Making that haystack smaller

Germplasm collections can be very large, and that can put off potential users. What breeder really wants to screen thousands of accessions, when only a dozen might end up being useful? It’s not surprising, therefore, that people have looked for short-cuts. One approach is to make a “core collection.” You use the available data on the collection to select a sub-set which you hope will contain most of the original genetic diversity in a fraction (20%, say) of the total number of accessions. And then you evaluate that subset, rather than the whole collection, and use the results to delve back into the remaining 80% of the material, with hopefully a better chance of finding what you’re looking for.

That’s been done for lots of large collections now, with a certain amount of success in increasing their use — and usefulness. But breeders are not really satisfied. They want to shorten the odds even more. And the application of Geographic Information Systems (GIS) technology in something called the Focused Identification of Germplasm Strategy (FIGS) provides a potentially effective way of doing just that.

Jeremy described recently over at Bioversity how FIGS was used to increase the chances of finding a needle in a haystack by “start[ing] with a smaller haystack.” The haystack was 16,000 wheat accessions. The needle was resistance to powdery mildew.

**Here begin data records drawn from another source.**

File: config.mk
export PLATFORM = sky130hd
export DESIGN_NAME = ALUUnit
export DESIGN_NICKNAME = ALUUnit
export VERILOG_FILES = /design/flow/design.v
export SDC_FILE = /design/flow/constraint.sdc
export NUM_CORES = 4
export LEC_CHECK = 0
export CAP_MARGIN = 20
export CELL_PAD_IN_SITES_GLOBAL_PLACEMENT = 1
export CORE_ASPECT_RATIO = 0.64
export CORE_MARGIN = 2
export CORE_UTILIZATION = 70
export CTS_CLUSTER_DIAMETER = 61
export MIN_ROUTING_LAYER = met2
export PLACE_DENSITY_LB_ADDON = 0.07
export SLEW_MARGIN = 20
File: constraint.sdc
create_clock -name core_clock -period 7.07 [get_ports {clock}]
set_input_delay 1.4140 -clock core_clock [delete_from_list [all_inputs] [get_ports {clock}]]
set_output_delay 1.4140 -clock core_clock [all_outputs]
set_load 0.01 [all_outputs]
==> inputs of run A <==
Design geofence, start of the top module:
module geofence ( clk,reset,X,Y,valid,is_inside);
input clk;
input reset;
input [9:0] X;
input [9:0] Y;
output reg valid;
output is_inside;
reg [2:0]state, next_state;
parameter IDLE = 3'd0,
	  READ = 3'd1,
      SORTING = 3'd2,
	  CAL = 3'd3,
	  OUT = 3'd4,
      BUFFF = 3'd5;
reg [2:0] sort_cnt;
reg [2:0] cnt;
reg [9:0] tmp_x[0:5];
reg [9:0] tmp_y[0:5];
reg [9:0] target_x;
reg [9:0] target_y;
reg [2:0] sort_idx;
reg signed [10:0] buf1;
reg signed [10:0] buf2;
reg signed [21:0] tmp;
reg done;
wire signed [21:0]mul;
assign mul = buf1 * buf2;
reg [5:0] result;
assign is_inside = &result | &(~result);
always@(posedge clk or posedge reset)begin
    if(reset)
        state <= IDLE;
    else 
        state <= next_state;
end
always@(*)begin
    if(reset)
        next_state = IDLE;
    else begin
        case(state)
            IDLE:
                next_state = READ;
            READ:begin
                if(done == 1) next_state = SORTING;
                else next_state = READ;  
            end
            SORTING:begin
                if(sort_idx == 0) next_state = CAL;
                else next_state = SORTING;
            end
            CAL:begin
                if(sort_idx == 6) next_state = OUT;
                else next_state = CAL;
            end 
            OUT:
                next_state = BUFFF;
            BUFFF:
                next_state = READ; 
            default:    next_state = IDLE;
        endcase
    end 
end
always@(posedge clk or posedge reset)begin
    if(reset)begin
        cnt <= 0;
        done <= 0;
        sort_cnt <= 1;
        sort_idx <= 4;
        valid <= 0;
    end
    else begin
        if(next_state == READ) begin
            valid <= 0;
            case(cnt)
                0:begin
                    target_x <= X;
                    target_y <= Y;
                end
                1:begin
                    tmp_x[0] <= X;
                    tmp_y[0] <= Y;
                end
  ...
Settings: LEC_CHECK=0, ABC_AREA=1, CAP_MARGIN=40, CELL_PAD_IN_SITES_GLOBAL_PLACEMENT=3, CORE_ASPECT_RATIO=1.82, CORE_MARGIN=8, CORE_UTILIZATION=44, CTS_CLUSTER_DIAMETER=185, GPL_ROUTABILITY_DRIVEN=0, PLACE_DENSITY_LB_ADDON=0.07, SLEW_MARGIN=20; clock period 6.4 ns.
run.sh (not shown) runs the stock make flow with config.mk's settings and CLKGATE_MAP_FILE=.
==> run H (differences from run A) <==
==> flow/config.mk (replaced) <==
export PLATFORM = sky130hd
export DESIGN_NAME = geofence
export DESIGN_NICKNAME = geofence
export VERILOG_FILES = /design/flow/design.v
export SDC_FILE = /design/flow/constraint.sdc
export NUM_CORES = 4
export LEC_CHECK = 0
export ABC_AREA = 1
export CAP_MARGIN = 20
export CORE_ASPECT_RATIO = 1.58
export CORE_MARGIN = 2
export CORE_UTILIZATION = 72
export CTS_CLUSTER_DIAMETER = 204
export CTS_CLUSTER_SIZE = 25
export GPL_ROUTABILITY_DRIVEN = 1
export MAX_ROUTING_LAYER = met4
export PLACE_DENSITY_LB_ADDON = 0.01
export SETUP_SLACK_MARGIN = 1.65
export SLEW_MARGIN = 20
export TNS_END_PERCENT = 5
==> flow/constraint.sdc (replaced) <==
create_clock -name core_clock -period 5.75 [get_ports {clk}]
set_input_delay 1.1500 -clock core_clock [delete_from_list [all_inputs] [get_ports {clk}]]
set_output_delay 1.1500 -clock core_clock [all_outputs]
set_load 0.01 [all_outputs]
==> results <==
Run H finished but failed the layout checks on negative setup slack. Run A failed in 3_1_place_gp_skip_io. Die size: run H is smaller than run A (45%). Synthesized area is the same in run A and run H. Synthesized cell count is the same in run H and run A.

==> inputs of 07-17 <==
==> flow/design.v <==
module geofence ( clk,reset,X,Y,valid,is_inside);
input clk;
input reset;
input [9:0] X;
input [9:0] Y;
output reg valid;
output is_inside;
reg [2:0]state, next_state;
parameter IDLE = 3'd0,
	  READ = 3'd1,
      SORTING = 3'd2,
	  CAL = 3'd3,
	  OUT = 3'd4,
      BUFFF = 3'd5;
reg [2:0] sort_cnt;
reg [2:0] cnt;
reg [9:0] tmp_x[0:5];
reg [9:0] tmp_y[0:5];
reg [9:0] target_x;
reg [9:0] target_y;
reg [2:0] sort_idx;
reg signed [10:0] buf1;
reg signed [10:0] buf2;
reg signed [21:0] tmp;
reg done;
wire signed [21:0]mul;
assign mul = buf1 * buf2;
reg [5:0] result;
assign is_inside = &result | &(~result);
always@(posedge clk or posedge reset)begin
    if(reset)
        state <= IDLE;
    else 
        state <= next_state;
end
always@(*)begin
    if(reset)
        next_state = IDLE;
    else begin
        case(state)
            IDLE:
                next_state = READ;
            READ:begin
                if(done == 1) next_state = SORTING;
                else next_state = READ;  
            end
            SORTING:begin
                if(sort_idx == 0) next_state = CAL;
                else next_state = SORTING;
            end
            CAL:begin
                if(sort_idx == 6) next_state = OUT;
                else next_state = CAL;
            end 
            OUT:
                next_state = BUFFF;
            BUFFF:
                next_state = READ; 
            default:    next_state = IDLE;
        endcase
    end 
end
always@(posedge clk or posedge reset)begin
    if(reset)begin
        cnt <= 0;
        done <= 0;
        sort_cnt <= 1;
        sort_idx <= 4;
        valid <= 0;
    end
    else begin
        if(next_state == READ) begin
            valid <= 0;
            case(cnt)
                0:begin
                    target_x <= X;
                    target_y <= Y;
                end
                1:begin
                    tmp_x[0] <= X;
                    tmp_y[0] <= Y;
                end
                2:begin
                    tmp_x[1] <= X;
                    tmp_y[1] <= Y;
                end
                3:begin
                    tmp_x[2] <= X;
                    tmp_y[2] <= Y;
                end
                4:begin
                    tmp_x[3] <= X;
                    tmp_y[3] <= Y;
                end
                5:begin
                    tmp_x[4] <= X;
                    tmp_y[4] <= Y;
                end
                6:begin
                    tmp_x[5] <= X;
                    tmp_y[5] <= Y;
                end
            endcase
            if(cnt < 6)
                cnt <= cnt + 1;
            else begin
                cnt <= 0;
                done <= 1;
            end
        end
        else if(next_state == SORTING)begin
            done <= 0;
            case(cnt)
                0:begin
                    buf1 <= tmp_x[sort_cnt] - tmp_x[0];         
                    cnt <= cnt + 1;
                end
                1:begin      
                    buf2 <= tmp_y[sort_cnt+1] - tmp_y[0];    
                    cnt <= cnt + 1;
                end
                2:begin
                    tmp <= mul;
                    buf2 <= tmp_y[sort_cnt] - tmp_y[0];    
                    cnt <= cnt + 1;
                end
                3:begin
                    buf1 <= tmp_x[sort_cnt+1] - tmp_x[0];
                    cnt <= cnt + 1;
                end
                4:begin
                    if(tmp > mul)begin
                        cnt <= 5;
                    end
                    else begin
                        if(sort_cnt == sort_idx) begin
                            sort_idx <= sort_idx - 1;
                            sort_cnt <= 1;
                        end
                        else 
                            sort_cnt <= sort_cnt + 1;
                        cnt <= 0;
                    end
                end
                5:begin
                    tmp_x[sort_cnt] <= tmp_x[sort_cnt+1];
                    tmp_x[sort_cnt+1] <= tmp_x[sort_cnt];
                    tmp_y[sort_cnt] <= tmp_y[sort_cnt+1];
                    tmp_y[sort_cnt+1] <= tmp_y[sort_cnt];
                    if(sort_cnt == sort_idx) begin
                        sort_idx <= sort_idx - 1;
                        sort_cnt <= 1;
                    end
                    else 
                        sort_cnt <= sort_cnt + 1;
                    cnt <= 0;
                end
            endcase
        end
        else if(next_state == CAL)begin
            case(cnt)
            0:begin
                buf1 <= tmp_x[sort_idx] - target_x;
            end
            1:begin
                if(sort_idx == 5)
                    buf2 <= tmp_y[0] - target_y;
                else
                    buf2 <= tmp_y[sort_idx+1] - target_y;
            end
            2:begin
                tmp <= mul;
                buf2 <= tmp_y[sort_idx] - target_y;
            end
            3:begin
                if(sort_idx == 5)
                    buf1 <= tmp_x[0] - target_x;
                else
                    buf1 <= tmp_x[sort_idx+1] - target_x;
             end
            4:begin
                result[sort_idx] <= (tmp > mul);
                sort_idx <= sort_idx + 1;
            end
            endcase
            if(cnt < 4)begin
                cnt <= cnt + 1;
            end
            else 
                cnt <= 0;
        end
        else if(next_state == OUT)begin
            sort_idx <= 4;
            sort_cnt <= 1;
            cnt <= 0;
            valid <= 1;
        end
    end
end
endmodule
==> flow/run.sh <==
#!/bin/bash
# the make line also repeats each setting of config.mk as NAME=value (left out here)
make -C /OpenROAD-flow-scripts/flow DESIGN_CONFIG=/design/flow/config.mk WORK_HOME=/design/flow/orfs CLKGATE_MAP_FILE= finish
==> flow/config.mk <==
export PLATFORM = sky130hd
export DESIGN_NAME = geofence
export DESIGN_NICKNAME = geofence
export VERILOG_FILES = /design/flow/design.v
export SDC_FILE = /design/flow/constraint.sdc
export NUM_CORES = 4
export LEC_CHECK = 0
export CAP_MARGIN = 20
export CORE_MARGIN = 2
export CORE_UTILIZATION = 72
export CTS_CLUSTER_SIZE = 21
export HOLD_SLACK_MARGIN = -0.08
export SETUP_SLACK_MARGIN = 0.82
export SLEW_MARGIN = 20
==> flow/constraint.sdc <==
create_clock -name core_clock -period 6.86 [get_ports {clk}]
set_input_delay 1.3720 -clock core_clock [delete_from_list [all_inputs] [get_ports {clk}]]
set_output_delay 1.3720 -clock core_clock [all_outputs]
set_load 0.01 [all_outputs]
==> 12-03 (differences from 07-17) <==
- ABC_AREA: default -> 1
- CORE_UTILIZATION: 72 -> 70
- CTS_CLUSTER_SIZE: 21 -> default
- HOLD_SLACK_MARGIN: -0.08 -> 0.3
- SETUP_SLACK_MARGIN: 0.82 -> 1.76
==> flow/constraint.sdc (replaced) <==
create_clock -name core_clock -period 6.01 [get_ports {clk}]
set_input_delay 1.2020 -clock core_clock [delete_from_list [all_inputs] [get_ports {clk}]]
set_output_delay 1.2020 -clock core_clock [all_outputs]
set_load 0.01 [all_outputs]
==> 05-07 (differences from 07-17) <==
- CORE_UTILIZATION: 72 -> 64
- CTS_CLUSTER_SIZE: 21 -> default
- HOLD_SLACK_MARGIN: -0.08 -> default
- SETUP_SLACK_MARGIN: 0.82 -> default
==> flow/constraint.sdc (replaced) <==
create_clock -name core_clock -period 8.09 [get_ports {clk}]
set_input_delay 1.6180 -clock core_clock [delete_from_list [all_inputs] [get_ports {clk}]]
set_output_delay 1.6180 -clock core_clock [all_outputs]
set_load 0.01 [all_outputs]
==> notes <==
The lowest sequential share of layout area belongs to 12-03, the highest to 05-07. Between 07-17 and 12-03, the lower utilization is in 07-17 (gap 3.0 points). The lowest critical path depth belongs to 05-07, the highest to 12-03. Hold slack, highest first: 12-03, 07-17, 05-07. Non-clock buffer count, highest first: 12-03, 07-17, 05-07. 07-17 ran to the end with violations: setup timing. 05-07 ran to the end with no violations. 12-03 finished but fails on setup timing. Via count: 05-07 is smaller than 07-17 (about 5%). Die size, lowest first: 07-17, 12-03, 05-07.
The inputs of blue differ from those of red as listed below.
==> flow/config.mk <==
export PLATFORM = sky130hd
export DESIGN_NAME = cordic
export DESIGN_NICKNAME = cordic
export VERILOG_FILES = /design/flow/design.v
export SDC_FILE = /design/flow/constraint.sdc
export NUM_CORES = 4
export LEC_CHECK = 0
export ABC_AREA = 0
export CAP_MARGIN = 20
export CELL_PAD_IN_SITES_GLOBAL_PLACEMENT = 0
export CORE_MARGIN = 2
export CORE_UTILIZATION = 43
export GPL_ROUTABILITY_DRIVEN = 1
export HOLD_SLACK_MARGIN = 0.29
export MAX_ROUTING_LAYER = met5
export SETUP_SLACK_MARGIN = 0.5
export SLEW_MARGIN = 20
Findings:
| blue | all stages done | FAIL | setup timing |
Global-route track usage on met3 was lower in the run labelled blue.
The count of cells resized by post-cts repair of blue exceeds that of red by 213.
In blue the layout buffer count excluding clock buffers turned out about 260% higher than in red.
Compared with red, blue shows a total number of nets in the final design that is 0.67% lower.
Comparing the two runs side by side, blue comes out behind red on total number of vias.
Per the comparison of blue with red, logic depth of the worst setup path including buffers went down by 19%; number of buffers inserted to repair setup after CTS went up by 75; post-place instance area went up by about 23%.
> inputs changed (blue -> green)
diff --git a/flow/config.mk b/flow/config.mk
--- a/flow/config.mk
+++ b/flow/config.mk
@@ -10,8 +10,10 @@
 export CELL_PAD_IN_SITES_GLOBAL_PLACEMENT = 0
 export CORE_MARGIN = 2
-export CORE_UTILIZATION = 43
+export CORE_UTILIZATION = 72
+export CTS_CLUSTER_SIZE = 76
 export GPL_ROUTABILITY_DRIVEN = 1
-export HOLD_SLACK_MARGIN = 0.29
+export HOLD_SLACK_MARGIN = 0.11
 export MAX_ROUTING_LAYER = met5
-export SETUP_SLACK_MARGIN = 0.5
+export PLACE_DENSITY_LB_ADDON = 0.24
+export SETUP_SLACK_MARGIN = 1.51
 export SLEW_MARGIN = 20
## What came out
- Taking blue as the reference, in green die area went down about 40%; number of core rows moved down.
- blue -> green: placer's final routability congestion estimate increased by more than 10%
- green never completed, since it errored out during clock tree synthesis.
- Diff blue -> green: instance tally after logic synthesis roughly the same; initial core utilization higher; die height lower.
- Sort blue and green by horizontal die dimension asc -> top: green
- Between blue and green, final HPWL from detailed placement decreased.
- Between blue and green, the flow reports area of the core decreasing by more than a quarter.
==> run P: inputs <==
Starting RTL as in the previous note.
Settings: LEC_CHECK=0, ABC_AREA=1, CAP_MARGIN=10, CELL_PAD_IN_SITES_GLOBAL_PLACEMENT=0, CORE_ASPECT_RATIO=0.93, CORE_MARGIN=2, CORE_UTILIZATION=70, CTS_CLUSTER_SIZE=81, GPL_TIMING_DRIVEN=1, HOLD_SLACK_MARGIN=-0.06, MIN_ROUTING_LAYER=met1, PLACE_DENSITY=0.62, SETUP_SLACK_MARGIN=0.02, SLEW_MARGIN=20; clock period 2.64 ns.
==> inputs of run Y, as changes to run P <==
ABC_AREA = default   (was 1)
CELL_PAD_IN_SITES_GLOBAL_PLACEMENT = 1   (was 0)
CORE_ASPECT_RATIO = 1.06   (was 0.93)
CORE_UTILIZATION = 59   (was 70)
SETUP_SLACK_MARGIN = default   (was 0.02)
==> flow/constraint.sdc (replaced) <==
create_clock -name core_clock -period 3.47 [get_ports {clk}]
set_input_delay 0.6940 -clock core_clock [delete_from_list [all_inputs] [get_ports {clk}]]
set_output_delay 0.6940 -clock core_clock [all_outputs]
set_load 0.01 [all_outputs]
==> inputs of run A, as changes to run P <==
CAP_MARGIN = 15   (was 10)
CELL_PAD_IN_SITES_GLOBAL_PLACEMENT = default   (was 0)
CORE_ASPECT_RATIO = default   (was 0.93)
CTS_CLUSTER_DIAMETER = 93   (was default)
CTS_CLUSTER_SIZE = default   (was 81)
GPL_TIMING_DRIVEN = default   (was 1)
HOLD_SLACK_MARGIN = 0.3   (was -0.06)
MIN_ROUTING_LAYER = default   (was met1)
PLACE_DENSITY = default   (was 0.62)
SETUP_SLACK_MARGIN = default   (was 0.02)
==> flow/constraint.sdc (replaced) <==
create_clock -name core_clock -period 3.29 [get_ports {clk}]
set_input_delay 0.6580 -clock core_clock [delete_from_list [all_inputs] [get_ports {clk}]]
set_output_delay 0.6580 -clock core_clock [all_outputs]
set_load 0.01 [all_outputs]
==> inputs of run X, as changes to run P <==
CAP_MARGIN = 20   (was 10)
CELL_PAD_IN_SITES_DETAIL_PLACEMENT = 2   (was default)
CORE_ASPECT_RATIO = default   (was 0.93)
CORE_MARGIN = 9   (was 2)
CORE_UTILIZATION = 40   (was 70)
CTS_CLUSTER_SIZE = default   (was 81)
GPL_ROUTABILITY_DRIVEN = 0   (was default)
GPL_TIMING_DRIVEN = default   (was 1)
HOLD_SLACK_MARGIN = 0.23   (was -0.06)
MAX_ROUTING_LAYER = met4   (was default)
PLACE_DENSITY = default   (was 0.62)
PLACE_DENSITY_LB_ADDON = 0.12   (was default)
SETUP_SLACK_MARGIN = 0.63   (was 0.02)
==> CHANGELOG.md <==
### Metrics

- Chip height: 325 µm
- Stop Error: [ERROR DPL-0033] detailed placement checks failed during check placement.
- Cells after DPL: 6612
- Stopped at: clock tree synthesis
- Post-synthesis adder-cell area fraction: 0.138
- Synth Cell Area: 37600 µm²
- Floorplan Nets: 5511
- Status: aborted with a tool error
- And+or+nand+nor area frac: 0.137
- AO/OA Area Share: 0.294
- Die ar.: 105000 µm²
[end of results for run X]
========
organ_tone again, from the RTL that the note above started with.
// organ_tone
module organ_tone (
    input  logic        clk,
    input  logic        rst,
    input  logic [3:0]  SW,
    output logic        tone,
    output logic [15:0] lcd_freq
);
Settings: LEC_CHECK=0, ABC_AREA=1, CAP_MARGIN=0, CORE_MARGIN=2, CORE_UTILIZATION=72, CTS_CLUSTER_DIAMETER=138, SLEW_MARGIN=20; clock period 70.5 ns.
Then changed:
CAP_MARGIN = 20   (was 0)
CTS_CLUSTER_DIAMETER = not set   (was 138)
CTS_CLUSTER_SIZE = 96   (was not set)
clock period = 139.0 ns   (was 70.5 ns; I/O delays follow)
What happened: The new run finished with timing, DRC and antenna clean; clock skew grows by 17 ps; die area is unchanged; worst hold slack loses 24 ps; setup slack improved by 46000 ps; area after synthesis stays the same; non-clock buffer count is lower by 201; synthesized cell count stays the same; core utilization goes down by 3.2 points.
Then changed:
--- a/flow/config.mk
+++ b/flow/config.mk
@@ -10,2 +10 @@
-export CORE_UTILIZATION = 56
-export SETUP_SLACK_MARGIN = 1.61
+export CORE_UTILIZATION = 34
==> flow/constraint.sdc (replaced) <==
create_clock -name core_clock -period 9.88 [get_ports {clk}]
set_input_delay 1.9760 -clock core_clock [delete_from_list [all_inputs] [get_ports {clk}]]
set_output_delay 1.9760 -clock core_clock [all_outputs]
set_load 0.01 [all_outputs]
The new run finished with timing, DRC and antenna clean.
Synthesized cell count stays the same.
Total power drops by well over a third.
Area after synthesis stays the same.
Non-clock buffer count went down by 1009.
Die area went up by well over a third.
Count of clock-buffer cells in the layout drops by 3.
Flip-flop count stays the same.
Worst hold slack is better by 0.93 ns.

It works like this: take 400 genebank samples known to have some resistance to powdery mildew and use the geographical location where they evolved and were collected to determine the environmental profile that can be associated with resistance. Then apply that profile to a further 16,089 samples with location data, using the profile as a template to identify those that were found in places that share the conditions associated with resistance. The result is a group of 1320 wheat varieties, mostly from Turkey, Iran and Afghanistan. This much more manageable subset was screened by growing them with diverse strains of powdery mildew. About 16% of the samples (211 of 1320) showed some resistance.

These varieties then moved to the next phase, molecular screening for the presence of different alleles of the Pm3 gene. More than half (111 of the 211) had Pm3 resistance, some in previously unknown forms. In the end the group isolated and identified 7 new functional alleles of the Pm3 gene. It took scientists 100 years to find the first 7 Pm3 alleles. FIGS doubled the number in a fraction of the time.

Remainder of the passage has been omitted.